A Sanluri la protesta: situazione insostenibile. E la Provincia non ha un euro Niente riscaldamento nelle aule. Da lunedì anche lo stop al bus per i disabili

SANLURI. Aule frigorifero, riscaldamenti spenti, edifici fatiscenti e, problema non meno importante, da lunedì si ferma il servizio di trasporto degli alunni disabili: è questo il quadro dell’attuale situazione degli istituti superiori della (ex) Provincia del Medio Campidano, abbandonati a se stessi da quando l’ente intermedio è stato cancellato e svolge un ruolo di esclusiva gestione ordinaria in attesa di scomparire del tutto. Ieri mattina a Sanluri, capoluogo con Villacidro del Medio Campidano, alcune centinaia di studenti (un migliaio, a detta degli organizzatori) provenienti dagli istituti superiori del territorio provinciale hanno manifestato per le vie cittadine con un corteo chiassoso e colorato, ma estremamente ordinato, con striscioni e cartelli che inneggiavano ai “diritti fondamentali allo studio e l’adeguata agibilità e sicurezza degli istituti scolastici”. Sono arrivati a Sanluri con ogni mezzo di trasporto possibile da Guspini, Arbus, Villacidro, Serramanna e Villamar. Scontate le accuse alle istituzioni, in particolare alla Provincia - che però non c’è più -, per il degrado in cui si trovano gli edifici scolastici da due anni a questa parte. Da quando cioè la loro soppressione è diventata legge regionale. In particolare quasi tutte le scuole sono al freddo per la mancata accensione dell’impianto di riscaldamento, la manutenzione, anche quella ordinaria, è inesistente e tra qualche giorno verrà a mancare il servizio di trasporto della Provincia per tutti gli studenti disabili che frequentano i diversi istituti superiori. Il segretario generale della Provincia, Giovanna Paola Mascia, fra i pochi superstiti in servizio nell’ente intermedio, ha precisato, a margine della manifestazione studentesca, che proprio da ieri un’impresa si occuperà dell’accensione e della manutenzione degli impianti di riscaldamento. Niente da fare invece per la manutenzione edilizia: non c’è disponibilità finanziaria. Notizie altrettanto negative per quanto riguarda il trasporto degli studenti disabili.
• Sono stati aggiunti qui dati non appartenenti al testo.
Context: an optimization exercise on an open-source flow, tuned for small area. The choices shown serve that exercise and are no tape-out recipe. Function was checked by simulation only, so behaviour that the tests miss may differ from the original.

Setup of run A:
==> flow/design.v <==
`default_nettype none
package skinny_data_pkg;
   typedef logic [128-1:0] block_t;
   typedef logic [8-1:0] cell_t;
   typedef logic [6-1:0] rc_t;
   typedef struct packed {
      block_t tk1;  
      block_t tk2;  
      block_t tk3;  
   } tweakey_t;
endpackage
`default_nettype wire
`default_nettype none
package skinny_ctrl_pkg;
   typedef enum logic [1:0] {
      st_idle,
      st_run,
      st_done
   } ctrl_state_t;
   typedef logic [6-1:0] round_t;
endpackage
`default_nettype wire
`timescale 1ns/10ps
`default_nettype none
module skinny_round_ctrl (
   input  wire logic clk,
   input  wire logic rst,
   input  wire logic start,
   input  wire logic last_round,
   output logic      busy,
   output logic      idle,
   output logic      pol,
   output logic      done,
   output logic      round_end,
   output logic      s_hold,
   output logic      s_sbox,
   output logic      s_art,
   output logic      s_c0,
   output logic      s_c1,
   output logic      s_c2,
   output logic      s_tap4,
   output logic      s_tap8,
   output logic      s_tap12,
   output logic      k_hold,
   output logic      k_lfsr
);
   localparam int ROUND_CYC = 87;
   logic [6:0] t;
   logic       busy_nxt;
   logic       rpar;
   assign pol = ~(t[0] ^ rpar);
   assign round_end = (t == 7'(ROUND_CYC - 1));
   always_ff @(posedge clk) begin
      if (rst) begin
         busy <= 1'b0;
         idle <= 1'b1;
         done <= 1'b0;
      end else begin
         busy <= busy_nxt;
         idle <= !busy_nxt;
         done <= busy && round_end && last_round;
      end
   end
   assign busy_nxt = busy ? !(round_end && last_round) : (start && !done);
   always_ff @(posedge clk) begin
      if (!busy) begin
         rpar <= 1'b0;
      end else if (round_end) begin
         rpar <= !rpar;
      end
   end
   always_ff @(posedge clk) begin
      if (!busy || round_end) begin
         t <= '0;
      end else begin
         t <= t + 1'b1;
      end
   end
   always_comb begin
      s_sbox  = (t < 7'd16);
      s_art   = (t < 7'd8);
      s_c0    = (t == 7'd0);
      s_c1    = (t == 7'd4);
      s_c2    = (t == 7'd11);
      s_hold  = (t >= 7'd8  && t <= 7'd10) || (t >= 7'd12 && t <= 7'd14) ||
                (t >= 7'd23 && t <= 7'd34) || (t >= 7'd39 && t <= 7'd41);
      s_tap4  = (t >= 7'd75 && t <= 7'd78) || (t >= 7'd83);
      s_tap8  = (t >= 7'd55 && t <= 7'd62) || (t >= 7'd67 && t <= 7'd70) ||
                (t >= 7'd79 && t <= 7'd82);
      s_tap12 = (t >= 7'd63 && t <= 7'd66) || (t >= 7'd71 && t <= 7'd74);
      k_hold  = (t == 7'd8) || (t >= 7'd11 && t <= 7'd13) || (t >= 7'd27 && t <= 7'd28) ||
                (t == 7'd42) || (t >= 7'd47 && t <= 7'd55);
      k_lfsr  = (t >= 7'd8 && t <= 7'd15);
   end
endmodule
`default_nettype wire
`timescale 1ns/10ps
`default_nettype none
module skinny_round_counter (
   input  wire logic            clk,
   input  wire logic            busy,
   input  wire logic            round_end,
   output skinny_data_pkg::rc_t rc,
   output logic                 last_round
);
   localparam skinny_data_pkg::rc_t RC_LAST = 6'h1A;
   assign last_round = (rc == RC_LAST);
   always_ff @(posedge clk) begin
      if (!busy) begin
         rc <= 6'h01;
      end else if (round_end) begin
         rc <= {rc[4:0], rc[5] ^ rc[4] ^ 1'b1};
      end
   end
endmodule
`default_nettype wire
`timescale 1ns/10ps
`default_nettype none
module skinny_sbox_layer (
   input  wire logic [7:0] state_in,
   output logic [7:0]      state_out
);
   function automatic logic cfn(input logic x, input logic y, input logic z);
      cfn = ~(x | y) ^ z;
   endfunction
   logic [7:0] si;
   logic [7:0] a;
   assign si   = state_in;
   assign a[0] = cfn(si[7], si[6], si[4]);
   assign a[1] = cfn(si[3], si[2], si[0]);
   assign a[2] = cfn(si[2], si[1], si[6]);
   assign a[3] = cfn(a[0], a[1], si[5]);
   assign a[4] = cfn(a[1], si[3], si[1]);
   assign a[5] = cfn(a[2], a[3], si[7]);
   assign a[6] = cfn(a[3], a[0], si[3]);
   assign a[7] = cfn(a[4], a[5], si[2]);
   assign state_out = {a[3], a[0], a[1], a[6], a[4], a[2], a[5], a[7]};
endmodule
`default_nettype wire
`timescale 1ns/10ps
`default_nettype none
module skinny_round_datapath (
   input  wire logic                   clk,
   input  wire logic                   busy,
   input  wire logic                   idle,
   input  wire logic                   pol,
   input  wire logic                   hold,
   input  wire logic                   sbox_en,
   input  wire logic                   art,
   input  wire logic                   c0,
   input  wire logic                   c1,
   input  wire logic                   c2,
   input  wire logic                   tap4,
   input  wire logic                   tap8,
   input  wire logic                   tap12,
   input  wire skinny_data_pkg::rc_t    rc,
   input  wire logic [7:0]             tk_x,
   input  wire skinny_data_pkg::block_t plaintext,
   output skinny_data_pkg::block_t      ciphertext
);
   logic [7:0] s [16];
   logic [7:0] src;
   logic [7:0] sb;
   logic [7:0] add;
   logic [7:0] nxt;
   assign src = hold ? s[1] : s[0];
   skinny_sbox_layer u_sbox (
      .state_in  (src),
      .state_out (sb)
   );
   assign add = (art ? tk_x ^ {8{pol}} : 8'h00) ^
                (c0 ? {4'h0, rc[3:0]} : 8'h00) ^
                (c1 ? {6'h0, rc[5:4]} : 8'h00) ^
                {6'h0, c2, 1'b0} ^
                (tap4 ? s[4] : 8'h00) ^
                (tap8 ? s[8] : 8'h00) ^
                (tap12 ? s[12] : 8'h00);
   assign nxt = (sbox_en ? sb : src) ^ add;
   function automatic logic [7:0] stage(input logic b, input logic nb,
                                        input logic [7:0] d, input logic [7:0] p);
      stage = (d & {8{b}}) | (p & {8{nb}});
   endfunction
   always_ff @(posedge clk) begin
      s[0] <= stage(busy, idle, hold ? s[0] : s[1], plaintext[127 -: 8]);
      for (int i = 1; i < 15; i++) begin
         s[i] <= stage(busy, idle, s[i+1], plaintext[127-8*i -: 8]);
      end
      s[15] <= stage(busy, idle, nxt, plaintext[7:0]);
   end
   for (genvar i = 0; i < 16; i++) begin : g_out
      assign ciphertext[127-8*i -: 8] = s[i];
   end
endmodule
`default_nettype wire
`timescale 1ns/10ps
`default_nettype none
module skinny_tweakey_schedule (
   input  wire logic                     clk,
   input  wire logic                     busy,
   input  wire logic                     idle,
   input  wire logic                     hold,
   input  wire logic                     lfsr,
   input  wire logic                     pol,
   input  wire skinny_data_pkg::tweakey_t tweakey,
   output logic [7:0]                    head_x
);
   logic [7:0] k1 [16];
   logic [7:0] k2 [16];
   logic [7:0] k3 [16];
   logic [7:0] s1, s2, s3;
   logic [7:0] x1, x2, x3;
   function automatic logic [7:0] stage(input logic b, input logic nb,
                                        input logic [7:0] d, input logic [7:0] p);
      stage = ~((d | {8{nb}}) & (p | {8{b}}));
   endfunction
   assign s1 = hold ? k1[1] : k1[0];
   assign s2 = hold ? k2[1] : k2[0];
   assign s3 = hold ? k3[1] : k3[0];
   assign x1 = s1;
   assign x2 = lfsr ? {s2[6:0], s2[7] ^ s2[5] ^ pol} : s2;
   assign x3 = lfsr ? {s3[0] ^ s3[6] ^ pol, s3[7:1]} : s3;
   assign head_x = k1[0] ^ k2[0] ^ k3[0];
   logic [7:0] h1, h2, h3;
   assign h1 = hold ? k1[0] : k1[1];
   assign h2 = hold ? k2[0] : k2[1];
   assign h3 = hold ? k3[0] : k3[1];
   always_ff @(posedge clk) begin
      for (int i = 0; i < 15; i++) begin
         k1[i] <= stage(busy, idle, (i == 0) ? h1 : k1[i+1], tweakey.tk1[127-8*i -: 8]);
         k2[i] <= stage(busy, idle, (i == 0) ? h2 : k2[i+1], tweakey.tk2[127-8*i -: 8]);
         k3[i] <= stage(busy, idle, (i == 0) ? h3 : k3[i+1], tweakey.tk3[127-8*i -: 8]);
      end
      k1[15] <= stage(busy, idle, x1, tweakey.tk1[7:0]);
      k2[15] <= stage(busy, idle, x2, tweakey.tk2[7:0]);
      k3[15] <= stage(busy, idle, x3, tweakey.tk3[7:0]);
   end
endmodule
`default_nettype wire
`timescale 1ns/10ps
`default_nettype none
module skinny_core (
   input  wire logic                     clk,
   input  wire logic                     rst,
   input  wire logic                     start,
   input  wire skinny_data_pkg::block_t   plaintext,
   input  wire skinny_data_pkg::tweakey_t tweakey,
   output logic                          busy,
   output logic                          done,
   output skinny_data_pkg::block_t        ciphertext
);
   logic round_end;
   logic idle;
   logic pol;
   logic last_round;
   logic s_hold, s_sbox, s_art, s_c0, s_c1, s_c2, s_tap4, s_tap8, s_tap12;
   logic k_hold, k_lfsr;
   logic [7:0] tk_x;
   skinny_data_pkg::rc_t rc;
   skinny_round_ctrl u_ctrl (
      .clk        (clk),
      .rst        (rst),
      .start      (start),
      .last_round (last_round),
      .busy       (busy),
      .idle       (idle),
      .pol        (pol),
      .done       (done),
      .round_end  (round_end),
      .s_hold     (s_hold),
      .s_sbox     (s_sbox),
      .s_art      (s_art),
      .s_c0       (s_c0),
      .s_c1       (s_c1),
      .s_c2       (s_c2),
      .s_tap4     (s_tap4),
      .s_tap8     (s_tap8),
      .s_tap12    (s_tap12),
      .k_hold     (k_hold),
      .k_lfsr     (k_lfsr)
   );
   skinny_round_counter u_counter (
      .clk        (clk),
      .busy       (busy),
      .round_end  (round_end),
      .rc         (rc),
      .last_round (last_round)
   );
   skinny_tweakey_schedule u_schedule (
      .clk     (clk),
      .busy    (busy),
      .idle    (idle),
      .hold    (k_hold),
      .pol     (pol),
      .lfsr    (k_lfsr),
      .tweakey (tweakey),
      .head_x  (tk_x)
   );
   skinny_round_datapath u_datapath (
      .clk        (clk),
      .busy       (busy),
      .idle       (idle),
      .pol        (pol),
      .hold       (s_hold),
      .sbox_en    (s_sbox),
      .art        (s_art),
      .c0         (s_c0),
      .c1         (s_c1),
      .c2         (s_c2),
      .tap4       (s_tap4),
      .tap8       (s_tap8),
      .tap12      (s_tap12),
      .rc         (rc),
      .tk_x       (tk_x),
      .plaintext  (plaintext),
      .ciphertext (ciphertext)
   );
endmodule
`default_nettype wire
clock: 4.5 ns
lec_check: 0
cap_margin: 20
core_margin: 2
core_utilization: 55
cts_buf_list: sky130_fd_sc_hd__clkbuf_4 sky130_fd_sc_hd__clkbuf_2
slew_margin: 20
standard.sh (not shown) runs the stock make flow with config.mk's settings and CLKGATE_MAP_FILE= SYNTH_SCRIPT=/design/flow/synth_recipe.tcl, a recipe that flattens the netlist after the stock synthesis.
==> flow/flow/run.sh <==
#!/bin/bash
# The standard layout, with the smallest buffer on each port instead of the
# one buffer_ports picks by default.
set -euo pipefail
export BUFFER_PORTS_ARGS="-buffer_cell sky130_fd_sc_hd__buf_1"
bash standard.sh > standard.log 2>&1
> inputs changed (run A -> run B)
- a change of CORE_UTILIZATION from 55 to 60
- a deleted CTS_BUF_LIST that had been sky130_fd_sc_hd__clkbuf_4 sky130_fd_sc_hd__clkbuf_2
==> flow/flow/run.sh <==
#!/bin/bash
# The standard layout, with the smallest buffer on each port instead of the
# one buffer_ports picks by default, and a clock tree built from fewer,
# smaller buffers without dummy loads.
set -euo pipefail
export BUFFER_PORTS_ARGS="-buffer_cell sky130_fd_sc_hd__buf_1"
export CTS_ARGS="-sink_clustering_enable -repair_clock_nets -dont_use_dummy_load -buf_list sky130_fd_sc_hd__clkbuf_4 -sink_clustering_size 10 -sink_clustering_max_diameter 50"
bash standard.sh > standard.log 2>&1
Results
For run B, the flow was terminated by a tool error in I/O pin placement and produced no final design. Run B -> run A: number of enable-type register cells in the synthesized netlist delta 0, exact match. [run B vs run A] number of core rows: lower in run B. Run B vs. run A: initial standard-cell utilization of the core has increased; width of the chip has decreased; unique cell type count in the Yosys netlist has remained practically unchanged.
Edits applied to the flow inputs when going from run B to run C:
- CORE_UTILIZATION: 60 -> 55
==> flow/flow/run.sh <==
#!/bin/bash
# The standard layout, with the smallest buffer on each port instead of the
# one buffer_ports picks by default, and a clock tree built from fewer,
# smaller buffers without dummy loads.
set -euo pipefail
export BUFFER_PORTS_ARGS="-buffer_cell sky130_fd_sc_hd__buf_1"
export CTS_ARGS="-sink_clustering_enable -repair_clock_nets -dont_use_dummy_load -buf_list sky130_fd_sc_hd__clkbuf_8 -sink_clustering_size 16 -sink_clustering_max_diameter 60"
bash standard.sh > standard.log 2>&1
### Flow results
Looking at run B and run C, the share of the synthesized area in compound gates (AO/OA/AOI/OAI) is a wash. Initial core utilization in run C is 5.2 points lower than in run B. Share of synthesized area spent on multiplexers delta (run B -> run C): insignificant. Count of standard-cell rows ends up higher on run C. Die outline height was higher in run C than in run B. Run C ended up with a higher width of the chip than run B did. Run C reached the final stage; the timing, DRC and antenna checks on its layout passed.

==> port drivers added, routing unchanged <==
In the flow no input, the clock included, has a driving cell. The finished layouts below were timed again as built, in two steps.
Step 1, drivers: a clkbuf_16 drives clk and a buf_2 each remaining input, both assumed.
Step 2 adds t to the input delays and takes it off the output delays; t is the mean of the earliest and latest rising clock arrival at the registers after step 1. Input paths then give back, and output paths get back, about the clock's delay inside the block.
a / b / c = ideal / step 1 / step 2; a / b = the first two.
run | shift t [ns] | setup WS [ns] | worst setup path at the end
run A | 0.869 | 1.189 / 1.189 / 1.189 | register to register
run C | 0.622 | 1.133 / 1.133 / 1.133 | register to register
After both steps every run listed still meets setup and hold.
Da lunedì cesserà il servizio e si potrà contare eventualmente solo sulla collaborazione, gratuita, delle associazioni di volontariato. Nessuna spesa per il personale, ma i mezzi di trasporto hanno pur bisogno di carburante e questo comporta spese per le già povere associazioni.

Alla manifestazioni di protesta hanno preso parte anche i genitori dei disabili con i loro figli in carrozzella. Preannunciano clamorose iniziative di protesta se sarà impedita la frequenza delle lezioni scolastiche. Il messaggio è per la Regione, a cui si chiede un intervento diretto.